### TASK INPUT
Background: an optimization exercise with open tools, aiming at small area. Do not read the settings as production practice.
The RTL was checked by simulation tests, not by an equivalence proof against the original design.
Power and IR drop assume default switching activity.

[design/flow/run.sh]
#!/bin/bash
# synth_recipe.tcl (not shown) runs the flow's synth.tcl, then flattens the netlist and writes it again
# the make line also repeats each setting of config.mk as NAME=value (left out here)
make -C /OpenROAD-flow-scripts/flow DESIGN_CONFIG=/design/flow/config.mk WORK_HOME=/design/flow/orfs CLKGATE_MAP_FILE= SYNTH_SCRIPT=/design/flow/synth_recipe.tcl finish
[design/flow/config.mk]
export PLATFORM = sky130hd
export DESIGN_NAME = can2matrix
export DESIGN_NICKNAME = can2matrix
export VERILOG_FILES = /design/flow/design.v
export SDC_FILE = /design/flow/constraint.sdc
export NUM_CORES = 4
export LEC_CHECK = 0
export CAP_MARGIN = 20
export CORE_MARGIN = 2
export CORE_UTILIZATION = 40
export SLEW_MARGIN = 20
What follows belongs to an exercise in optimizing a design on an open flow for small area, a short achievable clock period and few clock cycles per item; a production flow would make more cautious choices.
RTL that was checked went through simulation tests only; none was proved equivalent to the original.

==> job 1376 <==
## aes_ecb_core
module aes_ecb_core (
  input              clk,
  input              rst,         
  input              key_load,    
  input      [1:0]   key_len,
  input      [255:0] key_in,
  input              blk_start,   
  input              decrypt,     
  input      [127:0] blk_in,
  output             ready,
  output reg         done,        
  output     [127:0] blk_out
);
make LEC_CHECK=0 CAP_MARGIN=20 CORE_MARGIN=2 CORE_UTILIZATION=40 PLACE_DENSITY=0.55 SETUP_SLACK_MARGIN=5 SLEW_MARGIN=20 SYNTH_HIERARCHICAL=1 finish   # period 11.0 ns
run.sh (not shown) runs the stock make flow with config.mk's settings and CLKGATE_MAP_FILE= SYNTH_SCRIPT=/design/flow/synth_recipe.tcl, a recipe that flattens the netlist after the stock synthesis.
==> job 2900: changes against job 1376 <==
--- a/flow/design.v
+++ b/flow/design.v
@@ -314,28 +314,25 @@
   aes_x8 u_y0 (.a(q0), .b(x0), .y(y0));
   aes_x8 u_y1 (.a(q1), .b(x1), .y(y1));
   aes_x8 u_y2 (.a(q2), .b(x2), .y(y2));
   aes_x8 u_y3 (.a(q3), .b(x3), .y(y3));
 endmodule
-module aes_p_col (
+module aes_corr (
   input  [7:0] a0, a1, a2, a3,
-  input        dec,
-  output [7:0] y0, y1, y2, y3
+  output [7:0] w, z
 );
-  wire [7:0] e, f, e2, f2, e4, f4;
-  aes_x8 u_e (.a(a0), .b(a2), .y(e));
-  aes_x8 u_f (.a(a1), .b(a3), .y(f));
-  aes_xt u_e2 (.a(e), .y(e2));
-  aes_xt u_e4 (.a(e2), .y(e4));
-  aes_xt u_f2 (.a(f), .y(f2));
-  aes_xt u_f4 (.a(f2), .y(f4));
-  wire [7:0] u = e4 & {8{dec}};
-  wire [7:0] v = f4 & {8{dec}};
-  aes_x8 u_y0 (.a(a0), .b(u), .y(y0));
-  aes_x8 u_y1 (.a(a1), .b(v), .y(y1));
-  aes_x8 u_y2 (.a(a2), .b(u), .y(y2));
-  aes_x8 u_y3 (.a(a3), .b(v), .y(y3));
+  function [7:0] m4(input [7:0] a);    
+    m4 = {a[5:0], 2'b00} ^ (a[7] ? 8'h36 : 8'h00) ^ (a[6] ? 8'h1b : 8'h00);
+  endfunction
+  function [7:0] m8(input [7:0] a);    
+    m8 = {a[4:0], 3'b000} ^ (a[7] ? 8'h6c : 8'h00) ^ (a[6] ? 8'h36 : 8'h00) ^ (a[5] ? 8'h1b : 8'h00);
+  endfunction
+  wire [7:0] e = a0 ^ a2;
+  wire [7:0] f = a1 ^ a3;
+  wire [7:0] s8 = m8(e ^ f);
+  assign w = s8 ^ m4(e);
+  assign z = s8 ^ m4(f);
 endmodule
 module aes_round_pre (
   input  [127:0] st_in,
   input          enc,
   output [127:0] u
@@ -364,43 +361,44 @@
   endgenerate
 endmodule
 module aes_round2 (
   input  [127:0] sy,
   input  [127:0] rkey,
-  input          enc,
-  input          last,
+  input  [3:0]   dec,
+  input  [1:0]   last,
   output [127:0] st_out
 );
   function [7:0] inv_aff(input [7:0] b);
     inv_aff = {b[6:0], b[7]} ^ {b[4:0], b[7:5]} ^ {b[1:0], b[7:2]} ^ 8'h05;
   endfunction
   wire [127:0] sb;     
   wire [127:0] ark;    
   wire [127:0] y;      
-  wire [127:0] m;      
   wire [127:0] mc;
-  wire [127:0] mk;     
+  wire [127:0] kk;     
+  wire [127:0] mk;
   genvar i;
   generate
     for (i = 0; i < 16; i = i + 1) begin : g_byte
-      assign sb[127-8*i -: 8] = enc ? sy[127-8*i -: 8] : inv_aff(sy[127-8*i -: 8]);
+      localparam integer C = i / 4;
+      assign sb[127-8*i -: 8] = dec[C] ? inv_aff(sy[127-8*i -: 8]) : sy[127-8*i -: 8];
       aes_x8 u_ark (.a(sb[127-8*i -: 8]), .b(rkey[127-8*i -: 8]), .y(ark[127-8*i -: 8]));
-      assign y[127-8*i -: 8] = enc ? sb[127-8*i -: 8] : ark[127-8*i -: 8];
-      aes_x8 u_mk (.a(mc[127-8*i -: 8]), .b(rkey[127-8*i -: 8] & {8{enc}}), .y(mk[127-8*i -: 8]));
+      assign y[127-8*i -: 8] = dec[C] ? ark[127-8*i -: 8] : sb[127-8*i -: 8];
+      aes_x8 u_mk (.a(mc[127-8*i -: 8]), .b(kk[127-8*i -: 8]), .y(mk[127-8*i -: 8]));
+      assign st_out[127-8*i -: 8] = last[C / 2] ? ark[127-8*i -: 8] : mk[127-8*i -: 8];
     end
     for (i = 0; i < 4; i = i + 1) begin : g_mix
-      aes_p_col u_p (.a0(y[127-32*i -: 8]), .a1(y[119-32*i -: 8]),
-                     .a2(y[111-32*i -: 8]), .a3(y[103-32*i -: 8]), .dec(~enc),
-                     .y0(m[127-32*i -: 8]), .y1(m[119-32*i -: 8]),
-                     .y2(m[111-32*i -: 8]), .y3(m[103-32*i -: 8]));
-      aes_mc_col u_mc (.a0(m[127-32*i -: 8]), .a1(m[119-32*i -: 8]),
-                       .a2(m[111-32*i -: 8]), .a3(m[103-32*i -: 8]),
+      wire [7:0] w, z;
+      aes_corr u_corr (.a0(y[127-32*i -: 8]), .a1(y[119-32*i -: 8]),
+                       .a2(y[111-32*i -: 8]), .a3(y[103-32*i -: 8]), .w(w), .z(z));
+      assign kk[127-32*i -: 32] = dec[i] ? {w, z, w, z} : rkey[127-32*i -: 32];
+      aes_mc_col u_mc (.a0(y[127-32*i -: 8]), .a1(y[119-32*i -: 8]),
+                       .a2(y[111-32*i -: 8]), .a3(y[103-32*i -: 8]),
                        .y0(mc[127-32*i -: 8]), .y1(mc[119-32*i -: 8]),
                        .y2(mc[111-32*i -: 8]), .y3(mc[103-32*i -: 8]));
     end
   endgenerate
-  assign st_out = last ? ark : mk;
 endmodule
 module aes_key_ctl (
   input             dec,
   input      [1:0]  klen,
   input      [3:0]  rnd,
@@ -626,10 +624,14 @@
   reg  [127:0] x, y, ob;
   reg          xv, yv;
   reg  [127:0] rk;        
   reg          sdec;      
   reg          slast;     
+  reg  [1:0]   sdec_p;    
+  reg  [1:0]   sdec_n;    
+  reg          slast_p;   
+  reg          slast_n;   
   reg  [255:0] kr;        
   reg  [31:0]  ks;        
   reg  [31:0]  kt;        
   reg  [24:0]  kctl;      
   reg  [3:0]   kn;        
@@ -640,18 +642,20 @@
   reg  [1:0]   pklen;
   reg          ecap;      
   reg          jstart;    
   wire [3:0] knr = (klen == 2'd0) ? 4'd10 : (klen == 2'd1) ? 4'd12 : 4'd14;
   wire [3:0] pnr = (pklen == 2'd0) ? 4'd10 : (pklen == 2'd1) ? 4'd12 : 4'd14;
+  wire       last_n = (kn == (pdec ? 4'd0 : pnr));    
   wire [31:0]  t;
   wire [127:0] nw;
   aes_key_sub  u_ksub (.sin(ks), .rot(kctl[8]), .rcon(kctl[7:0]), .t(t));
   aes_key_step u_kstp (.r(kr), .t(kt), .ctl(kctl), .nw(nw));
   wire [255:0] kr_next = {kr[127:0], nw};
   wire [127:0] s1, s2, u;
   aes_round1 u_r1 (.u(x), .sy(s1));
-  aes_round2 u_r2 (.sy(y), .rkey(rk), .enc(~sdec), .last(slast), .st_out(s2));
+  aes_round2 u_r2 (.sy(y), .rkey(rk), .dec({sdec_p[0], ~sdec_n[0], sdec_p[1], ~sdec_n[1]}),
+                   .last({slast_p, ~slast_n}), .st_out(s2));
   aes_round_pre u_pre (.st_in((go_a | go_b) ? (ib ^ rk0) : s2),
                        .enc((go_a | go_b) ? ~ibdec : ~sdec), .u(u));
   wire [127:0] rk0 = ibdec ? {ke[159:128], ke[191:160], ke[223:192], ke[255:224]} : k0[255:128];
   wire kfree   = ~kext & ~kprep & (~pact | slast);
   wire can_go  = ~ph & kfree & ibv;
@@ -686,11 +690,15 @@
     kctl <= kctl_n;
     if (fin) ob <= s2;
     if (ph) begin
       rk    <= pdec ? {kr[31:0], kr[63:32], kr[95:64], kr[127:96]} : kr[127:0];
       sdec  <= pdec;
-      slast <= (kn == (pdec ? 4'd0 : pnr));
+      slast <= last_n;
+      sdec_p  <= {pdec, pdec_n};
+      sdec_n  <= {~pdec, ~pdec_n};
+      slast_p <= last_n;
+      slast_n <= ~last_n;
     end
   end
   always @(posedge clk) begin
     if (rst) begin
       ph     <= 1'b0;
SETUP_SLACK_MARGIN = unset   (was 5)
==> notes.md <==
- Job 2900 completed without violations. Job 1376 finished clean.
- Hold slack: job 1376 is lower than job 2900 (0.0020 ns).
- Die area: job 1376 is smaller than job 2900 (about 0.8%).
- Wire length: job 1376 is smaller than job 2900 (about 3%).
- Synthesized cell count: job 2900 is smaller than job 1376 (1.8%).
- Between job 2900 and job 1376, the lower sequential share of layout area is in job 2900 (gap 0.17 points).
- Of job 2900 and job 1376, job 1376 has the higher via count (gap about 0.4%, measured against job 1376).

### EXERCISE
Take the stretch of lines above from the one containing "output [7:0] w, z" through the one containing "u_f4 (.a(f2), .y(f4));" and repeat it exactly, adding no other line.

### SOLUTION FOR THIS PROBLEM
+  output [7:0] w, z
 );
-  wire [7:0] e, f, e2, f2, e4, f4;
-  aes_x8 u_e (.a(a0), .b(a2), .y(e));
-  aes_x8 u_f (.a(a1), .b(a3), .y(f));
-  aes_xt u_e2 (.a(e), .y(e2));
-  aes_xt u_e4 (.a(e2), .y(e4));
-  aes_xt u_f2 (.a(f), .y(f2));
-  aes_xt u_f4 (.a(f2), .y(f4));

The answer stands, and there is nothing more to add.